Includes only confirmed cancers and precancers (see “Subjects and Methods”).
For two of the seven mutation carriers (1524:III-2 with a pituitary adenoma and 1335:II-2 with colon cancer) the molecular analysis of the tumors suggested a causative role for MSH6. The pituitary adenoma had MSI at BAT25 (fig. 2A) as well as loss of the wild-type copy of MSH6 (fig. 2B), whereas the colon cancer had MSI at all markers (data not shown). MSH6 staining was absent for both the pituitary adenoma and colon carcinoma (fig. 2C and additional data, not shown). For the remaining two mutation carriers (1524:II-3 with a colonic adenoma and 1401:III-4 with prostate cancer), evidence for the involvement of MSH6 was inconclusive. The adenoma from 1524:II-3 showed focally positive staining for MSH6 but had MSI at D17S250 (data not shown). The prostate carcinoma from 1401:III-4 had absent MSH6 staining (data not shown); however, there was insufficient tissue to perform MSI analysis on this tumor.

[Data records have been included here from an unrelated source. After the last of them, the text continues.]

==> config.mk <==
export PLATFORM = sky130hd
export DESIGN_NAME = mem_arbiter
export DESIGN_NICKNAME = d
export VERILOG_FILES = /design/src/rtl/mem_arbiter.sv
export SDC_FILE = /design/constraint.sdc
export NUM_CORES = 1
export LEC_CHECK = 0
export ABC_AREA = 0
export CORE_MARGIN = 8
export CORE_UTILIZATION = 45
export DETAILED_ROUTE_END_ITERATION = 6
export MAX_ROUTING_LAYER = met4
export PLACE_DENSITY = 0.84
export SYNTH_ARGS = -nofsm -noshare
export SYNTH_HDL_FRONTEND = slang
export SYNTH_SLANG_ARGS = --single-unit
==> constraint.sdc <==
create_clock -name clk -period 4.46 [get_ports clk]
set_input_delay 0.892 -clock clk [delete_from_list [all_inputs] [get_ports clk]]
set_output_delay 0.892 -clock clk [all_outputs]
set_load 0.1 [all_outputs]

The overall penetrance of MSH6 germline mutations was 69.2% (18 affected individuals among 26 mutation carriers, including the probands), on the assumption that all cancers/precancers were associated with MSH6 mutation. Figure 3 illustrates the fraction of penetrant family members plotted against age in years. The estimated penetrance decreases to 57.7% if we exclude the three affected mutation-carriers for whom no evidence for MSH6 involvement in their tumors was found.

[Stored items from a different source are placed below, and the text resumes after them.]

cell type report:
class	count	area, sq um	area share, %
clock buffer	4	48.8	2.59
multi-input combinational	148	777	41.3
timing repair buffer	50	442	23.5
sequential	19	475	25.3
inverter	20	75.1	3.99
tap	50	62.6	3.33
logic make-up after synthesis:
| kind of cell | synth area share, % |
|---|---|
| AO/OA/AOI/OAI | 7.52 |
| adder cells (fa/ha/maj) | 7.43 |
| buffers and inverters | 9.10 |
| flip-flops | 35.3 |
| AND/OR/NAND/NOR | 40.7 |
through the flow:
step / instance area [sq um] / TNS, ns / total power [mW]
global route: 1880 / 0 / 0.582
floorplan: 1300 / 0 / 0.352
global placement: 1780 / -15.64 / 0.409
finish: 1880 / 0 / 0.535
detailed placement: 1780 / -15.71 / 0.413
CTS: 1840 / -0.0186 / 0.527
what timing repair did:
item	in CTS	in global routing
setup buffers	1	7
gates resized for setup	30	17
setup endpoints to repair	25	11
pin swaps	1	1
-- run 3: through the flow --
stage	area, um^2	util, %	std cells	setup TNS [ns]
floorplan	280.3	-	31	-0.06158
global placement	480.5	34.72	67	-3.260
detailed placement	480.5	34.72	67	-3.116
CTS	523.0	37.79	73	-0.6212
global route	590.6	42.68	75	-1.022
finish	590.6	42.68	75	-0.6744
$ cat config.mk
export PLATFORM = sky130hd
export DESIGN_NAME = vend_dispense_sched
export DESIGN_NICKNAME = d
export VERILOG_FILES = /design/src/rtl/vend_dispense_sched.sv
export SDC_FILE = /design/constraint.sdc
export NUM_CORES = 1
export LEC_CHECK = 0
export CORE_MARGIN = 5
export CORE_UTILIZATION = 55
export DETAILED_ROUTE_END_ITERATION = 8
export PLACE_DENSITY = 0.85
export SLEW_MARGIN = 0
export SYNTH_ARGS = -nofsm -noshare
export SYNTH_HDL_FRONTEND = slang
export SYNTH_SLANG_ARGS = --single-unit
$ cat constraint.sdc
create_clock -name clk -period 5.4 [get_ports clk]
set_input_delay 1.08 -clock clk [delete_from_list [all_inputs] [get_ports clk]]
set_output_delay 1.08 -clock clk [all_outputs]
set_load 0.01 [all_outputs]
$ cat src/rtl/vend_dispense_sched.sv
// Vend job scheduler: queues {soda, change} events from the vending core and
// sequences the soda motor and the dime/nickel ejectors one job at a time.
module vend_dispense_sched #(
    parameter int DEPTH         = 4,
    parameter int PULSE_LEN     = 3,
    parameter int GAP_LEN       = 2,
    parameter int MOTOR_TIMEOUT = 255
) (
    input  logic                     clk,
    input  logic                     rst,
    input  logic                     vend_i,
    input  logic [2:0]               chan_i,
    input  logic                     motor_done_i,
    input  logic                     err_clr_i,
    output logic                     motor_o,
    output logic                     dime_o,
    output logic                     nick_o,
    output logic                     busy_o,
    output logic                     full_o,
    output logic [$clog2(DEPTH):0]   count_o,
    output logic                     err_o
);
    localparam int AW   = $clog2(DEPTH);
    localparam int CW   = AW + 1;
    localparam int TMAX = (MOTOR_TIMEOUT > PULSE_LEN)
                        ? ((MOTOR_TIMEOUT > GAP_LEN) ? MOTOR_TIMEOUT : GAP_LEN)
                        : ((PULSE_LEN > GAP_LEN) ? PULSE_LEN : GAP_LEN);
    localparam int TW   = $clog2(TMAX + 1);

    typedef enum logic [2:0] {IDLE, LOAD, MOTOR, COIN_ON, COIN_GAP} state_t;

    state_t          state, state_n;
    logic [2:0]      mem [DEPTH];
    logic [AW-1:0]   wptr, rptr;
    logic [CW-1:0]   count;
    logic [2:0]      rem, rem_n;
    logic            dime_sel, dime_sel_n;
    logic [TW-1:0]   tmr, tmr_n;
    logic            pop, push, ovf, tout, full, err, coin_start;

    assign full = (count == CW'(DEPTH));
    assign push = vend_i && (!full || pop);
    assign ovf  = vend_i && full && !pop;

    // One shared timer measures motor time, pulse width and gap width;
    // it restarts from zero on every state change.
    always_comb begin
        state_n    = state;
        rem_n      = rem;
        dime_sel_n = dime_sel;
        tmr_n      = tmr + TW'(1);
        pop        = 1'b0;
        tout       = 1'b0;
        coin_start = 1'b0;
        case (state)
            IDLE: begin
                tmr_n = '0;
                if (count != '0) state_n = LOAD;
            end
            LOAD: begin
                pop     = 1'b1;
                rem_n   = mem[rptr];
                tmr_n   = '0;
                state_n = MOTOR;
            end
            MOTOR: begin
                if (motor_done_i || tmr == TW'(MOTOR_TIMEOUT - 1)) begin
                    tout  = !motor_done_i;
                    tmr_n = '0;
                    if (rem == 3'd0) state_n = IDLE;
                    else             coin_start = 1'b1;
                end
            end
            COIN_ON: begin
                if (tmr == TW'(PULSE_LEN - 1)) begin
                    tmr_n   = '0;
                    state_n = COIN_GAP;
                end
            end
            COIN_GAP: begin
                if (tmr == TW'(GAP_LEN - 1)) begin
                    tmr_n = '0;
                    if (rem == 3'd0) state_n = IDLE;
                    else             coin_start = 1'b1;
                end
            end
            default: state_n = IDLE;
        endcase
        // Dimes first; a lone nickel only when one nickel remains.
        if (coin_start) begin
            state_n    = COIN_ON;
            dime_sel_n = (rem >= 3'd2);
            rem_n      = rem - ((rem >= 3'd2) ? 3'd2 : 3'd1);
        end
    end

    always_ff @(posedge clk) begin
        if (!rst) begin
            state    <= IDLE;
            rem      <= '0;
            dime_sel <= 1'b0;
            tmr      <= '0;
            wptr     <= '0;
            rptr     <= '0;
            count    <= '0;
            err      <= 1'b0;
        end else begin
            state    <= state_n;
            rem      <= rem_n;
            dime_sel <= dime_sel_n;
            tmr      <= tmr_n;
            if (push) wptr <= wptr + AW'(1);
            if (pop)  rptr <= rptr + AW'(1);
            case ({push, pop})
                2'b10:   count <= count + CW'(1);
                2'b01:   count <= count - CW'(1);
                default: count <= count;
            endcase
            if (ovf || tout)    err <= 1'b1;
            else if (err_clr_i) err <= 1'b0;
        end
    end

    always_ff @(posedge clk) begin
        if (push) mem[wptr] <= chan_i;
    end

    assign motor_o = (state == MOTOR);
    assign dime_o  = (state == COIN_ON) && dime_sel;
    assign nick_o  = (state == COIN_ON) && !dime_sel;
    assign busy_o  = (state != IDLE) || (count != '0);
    assign full_o  = full;
    assign count_o = count;
    assign err_o   = err;
endmodule

# After elaboration in Yosys (flattened, before gate mapping)
# Memories as Yosys holds them, arrays and structs flattened. A register that Yosys moved wholly into a read port is not among the register bits.
# Cells that the tools add are included.
# totals
ff_bits	23
latch_bits	0
ramBits	12
romBits	0
inputBits	8
n_memories	1
# op_classes
n_addsub	6
mul	0
div_mod_pow	0
magnitude_cmp	1
n_eq_ne	18
n_shift	0
mux	28
bitwise	1
n_reduce_logical	24
# mem_list
memory	depth	width	rd	rd_clocked_by_memory_dff	wr	line_no	rtl
mem	4	3	1	1	1	33	logic [2:0] mem [DEPTH];
# op_table
cell	count
$pmux W8 S4	1
$mux W8	3
$mux W3	7
$pmux W3 S5	1
$mux W1	10
$ne A3 B3 Y1 const B	3
$add A8 B1 Y8 const B	1
$eq A8 B1 Y1 const B	1
$eq A8 B2 Y1 const B	1
$eq A8 B8 Y1 const B	1
$mux W2	4
$reduce_and A4 Y1	2
$eq A3 B2 Y1 const B	2
$eq A3 B3 Y1 const B	2
$logic_not A3 Y1	2
$ne A2 B2 Y1 const B	3
$pmux W3 S2	1
$reduce_bool A2 Y1	3
$reduce_bool A3 Y1	2
$logic_and A1 B1 Y1	5
$add A2 B1 Y2 const B	2
$logic_not A1 Y1	4
$logic_or A1 B1 Y1	4
$reduce_or A2 Y1	2
11 further kinds	11

# Depth between registers and ports, before layout
# depth
word_depth	6
depth_mapped	7

# Worst setup path before layout
# Ideal clock, no wire load.
# synth_timing
kind	input to register
from	input vend_i
to	register count[2] (netlist: count_o[2])
setup_ns	0.130
arrival_ns	2.989
t_required_ns	5.270
setup_slack_ns	2.281
cell_stages	6
n_path_buf	0
path_cell_list	nor4b_1 > inv_1 > fa_1 > or4b_2 > a21oi_1 > nor3b_1
# synth_via
elab_chain_len	3
# synth_lines
element	line_no	rtl
start: declaration	11	input logic vend_i,
$logic_and A1 B1 Y1 *	42	assign push = vend_i && (!full || pop);
$eq A2 B1 Y1 or $eq A2 B2 Y1 (tied branches)	114	case ({push, pop})
$pmux W3 S2 or $reduce_bool A2 Y1 (tied branches)	--	
end signal: assignment	115	2'b10: count <= count + CW'(1);
end signal: assignment	116	2'b01: count <= count - CW'(1);
end signal: assignment	117	default: count <= count;
end: declaration	35	logic [CW-1:0] count;
# Every way passes the cells marked *; elsewhere a longest branch is shown, timed or not.
# A chain may end at the register's enable or synchronous reset.

# Final worst setup path
# Ends and elaborated chain as after synthesis.

==> summary.md <==
| Metric | Value |
|---|---|
| Ports | `17` |
| Core Region | `3310 sq um` |
| Drt pass-1 iters | `4` |
| Layout area overhead | `14.5%` |
| WP buf/inv | `2` |
| First-pass GRT wire length | `6270 microns` |
| Post-CTS Setup Inserts | `0` |
| Fin. Hold Viols | `0` |
| Hold-fix buffers, CTS | `0` |
| Required @ worst endpoint | `5.62 ns` |
| Die Wd | `68.3 microns` |
| Reg2reg start | `state[0]$_SDFFE_PN0P_` |
| Initial antenna violation count | `0` |
| Setup TNS | `0 ns` |
| Number of remaining DRC errors | `0` |
| CTS tree | `yes` |
| Maximum clock path buffer count | `2` |
| EDFF count, synth | `12` |
| Instance count on the critical path | `7` |
| FF-to-FF setup slack | `2.55 ns` |
| TritonCTS Sinks | `37` |
| Post-DP HPWL | `2780 microns` |
| Post-synthesis sequential area ratio | `0.461` |
| CP startpoint kind | `input pin` |
| CP top delay family | `simple AND/OR/NAND/NOR gates` |
| Synth cell types | `51` |
| CP Cell Sequence | `clkdlybuf4s50_1 > nor4b_1 > inv_1 > fa_1 > or4b_2 > a21oi_1 > nor3b_1` |
| H-Tree Depth | `2` |
| Lkg Pwr | `0.752 nW` |
| Total grt overflow | `0` |
| Crit path capture type | `flop` |
| WS Path Type | `input pin to flop` |
| Worst reg2reg endpoint | `count_o[2]$_SDFFE_PN0P_` |
| Routed Wire Length | `3660 microns` |
| Pwr Total | `0.948 mW` |
| Tcrit/Tclk final | `0.651` |
| Outcome | `completed` |
| PD cells | `443 nW/um^2` |
| Full die area | `4660 sq um` |
| Final Max Tran Viols | `0` |
| Synthesis Warnings | `0` |
| Fraction of layout cells with a size suffix above 1 | `0.113` |
| Crit path DAT | `3.73 ns` |
| Main synth FF type | `dfxtp_1` |
| Clock-pin slew on the worst setup and hold paths | `0.10 ns` |
| Crit-path slowest cell | `nor4b_1` |
| Worst VDD drop | `0.000215 V` |
| Clock skew | `0.0130 ns` |
| # setup viols final | `0` |
| WL/cell | `15.2 microns` |
| Post-cts resize count | `0` |
| Detailed router's first-iteration violation count | `157` |
| Average vias per placed instance | `5.81` |
| Max cap viols | `0` |
| Fillers | `273` |
| Largest net degree at the start of global routing | `14` |
| Vias post-DR | `1400` |
| Die height | `68.3 microns` |
| GP Congestion | `0.904` |
| Hold depth | `1` |
| Min-Delay Endpoint | `tmr[0]$_SDFF_PN0_` |
| RSZ-0062 raised after global routing | `false` |
| Yosys reg bits | `37` |
| Final ANT Viol Nets | `0` |
| Num CTS Buffers | `5` |
| Crit path time final | `3.51 ns` |
| Tot GR Track Use | `0.185` |
| Post-Synthesis Cells | `176` |
| Slew HR | `0.444` |
| Worst Tran Pin Value | `0.822 ns` |
| Clock insertion delay at the later pin of the skew report | `0.34 ns` |
| Syn_area_per_cell | `10.6 sq um` |
| Ant. Diodes | `0` |
| Clock root buffer | `clkbuf_4` |
| Max incr delay on CP | `0.72 ns` |
| Mapped cell area | `1870 sq um` |
| Peak Freq | `285 MHz` |
| R2R cell count | `6` |
| Vias in the first global route | `1423` |
| Min-delay src | `tmr[0]$_SDFF_PN0_` |
| Worst-path maximum fanout | `6` |
| Worst min path class | `flop to flop` |
| Initial Util | `0.565` |
| Port Buf Inserts | `16` |
| Asr flop ratio synth | `0` |
| Nets | `212` |
| Cell row count | `21` |
| Syn Nets | `194` |
-- cell families (layout without fill, tap and decap cells) --
family / Yosys count / count (layout) / share of synthesized area
buffers and inverters: 19 / 38 / 0.0402
multiplexers: 5 / 5 / 0.0469
AO/OA/AOI/OAI: 29 / 29 / 0.126
adder cells (fa/ha/maj): 10 / 10 / 0.0750
XOR/XNOR: 10 / 10 / 0.0469
AND/OR/NAND/NOR: 66 / 66 / 0.205
flip-flops: 37 / 37 / 0.461
-- layout make-up --
class	instances	area (sq um)	share of cell area
multi-input combinational	120	933	0.436
clock inverter	2	35.0	0.0164
inverter	14	52.6	0.0245
timing repair buffer	16	160	0.0748
tap	46	57.6	0.0269
sequential	37	861	0.402
clock buffer	6	41.3	0.0193
-- metrics by stage --
step                      worst slack (ns)  hold WS [ns]   util  cells  instance area, sq um
after floorplan                       2.28         0.468      -    176                  1870
after global placement                1.73         0.488  0.624    233                  2060
after detailed placement              1.55         0.504  0.624    233                  2060
after CTS                             1.90         0.524  0.647    241                  2140
after global routing                  1.66         0.552  0.647    241                  2140
final                                 1.89         0.535  0.647    241                  2140
-- placed cells by master, fill, tap and decap left out, types with 5 or more instances in the layout --
| cell type | n |
|---|---|
| edfxtp_1 | 12 |
| clkbuf_4 | 5 |
| nor3b_1 | 5 |
| nand2_1 | 7 |
| inv_1 | 14 |
| ha_1 | 8 |
| xor2_1 | 6 |
| dfxtp_1 | 25 |
| nand3_1 | 5 |
| clkdlybuf4s50_1 | 16 |
| nor2_1 | 18 |
-- metal layers --
layer	share of wire	track usage	up-vias
li1	-	-	683
met1	0.44	0.211	656
met2	0.48	0.312	53
met3	0.056	0.0525	8
met4	0.021	0.0968	0
met5	0	0	-
-- state kept, by name (all words and copies together), names as in the netlist, 2 cells and up, named ones only --
name,flops
count_o,3
state,3
rem,3
rptr,2
mem,12
tmr,8
wptr,2
-- how the worst max path moves through the flow --
stage           start                       to
2_1_floorplan  vend_i  count_o[2]$_SDFFE_PN0P_
3_3_place_gp   vend_i  count_o[2]$_SDFFE_PN0P_
3_5_place_dp   vend_i  count_o[2]$_SDFFE_PN0P_
4_1_cts        vend_i  count_o[2]$_SDFFE_PN0P_
5_1_grt        vend_i  count_o[2]$_SDFFE_PN0P_
6_report       vend_i  count_o[2]$_SDFFE_PN0P_
-- where the power goes --
| group | internal (mW) | total [mW] | switching, mW |
|---|---|---|---|
| sequential | 0.337 | 0.397 | 0.0596 |
| clock | 0.0971 | 0.186 | 0.0885 |
| combinational | 0.181 | 0.366 | 0.185 |
-- cells in the mapped netlist (2+ instances only) --
cell | number | area (sq um)
nor3_1 | 3 | 15.0
o21ai_0 | 4 | 20.0
edfxtp_1 | 12 | 360
nand3_1 | 5 | 25.0
xor2_1 | 6 | 52.6
nor4_1 | 3 | 18.8
a31oi_1 | 4 | 25.0
nor3b_1 | 5 | 37.5
fa_1 | 2 | 40.0
a21oi_1 | 4 | 20.0
mux2i_1 | 2 | 20.0
clkbuf_1 | 2 | 7.51
or3b_2 | 2 | 17.5
a211oi_1 | 2 | 15.0
mux4_2 | 3 | 67.6
ha_1 | 8 | 100
and2_1 | 4 | 25.0
xnor2_1 | 4 | 35.0
or4b_2 | 2 | 20.0
or3_1 | 4 | 25.0
inv_1 | 14 | 52.6
nand2_1 | 7 | 26.3
dfxtp_1 | 25 | 500
or2_2 | 2 | 12.5
buf_2 | 3 | 15.0
a311oi_1 | 2 | 17.5
nor2_1 | 18 | 67.6
No activity file was read; power rests on OpenSTA's default activity.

The different types of confirmed cancers and precancers found in MSH6 mutation carriers and noncarriers, excluding the probands, are presented in table 3. Overall, 9 (69%) of 13 cancers/precancers in mutation carriers were HNPCC-associated lesions in accordance with the ICG Research Criteria (Vasen et al. 1999), compared with 4 (50%) of 8 cancers/precancers in the nonmutation carrier group. As described elsewhere (Buttin et al. 2004), two of the seven probands, 1064 and 1497, had second HNPCC-associated cancers: rectal and ovarian carcinomas, respectively.
Table 3.
Precancer/Cancera,b | No. in MSH6 Mutation Carriers | No. inNoncarriers |
Colonic adenoma | 4 | 1 |
Colon ca | 1 | 1 |
Endometrial ca | 1 | 0 |
Rectal ca | 0 | 1 |
Hepatobiliary ca | 1 | 0 |
Bladder ca | 0 | 1 |
Brain ca | 2 | 1 |
Pancreatic ca | 0 | 1 |
Lung ca | 0 | 1 |
Skin ca | 1 | 1 |
Prostate ca | 2 | 0 |
Breast ca | 1 | 0 |
All HNPCC-associated | 9 (of 13) | 4 (of 8) |
ca = carcinoma.
Tumors in italics are associated with HNPCC in accordance with the ICG definition of “Lynch Syndrome” (Vasen et al. 1999).
Although the link between MSH2, MLH1, and HNPCC has been firmly established, the exact role of MSH6 in inherited cancer susceptibility continues to evolve. MSH6 germline mutations are a cause of HNPCC, although most families with mutations do not conform to the Amsterdam II criteria. Screening for MSH6 mutation is recommended for kindreds with suspected inherited cancer susceptibility suggestive of HNPCC who test negative for MSH2 and MLH1 germline mutations (Lynch and de la Chapelle 2003). It should be emphasized that mutations in MSH6 are more frequent in kindreds that fail to meet HNPCC diagnostic criteria. The true incidence of MSH6 germline mutations in HNPCC is yet to be determined.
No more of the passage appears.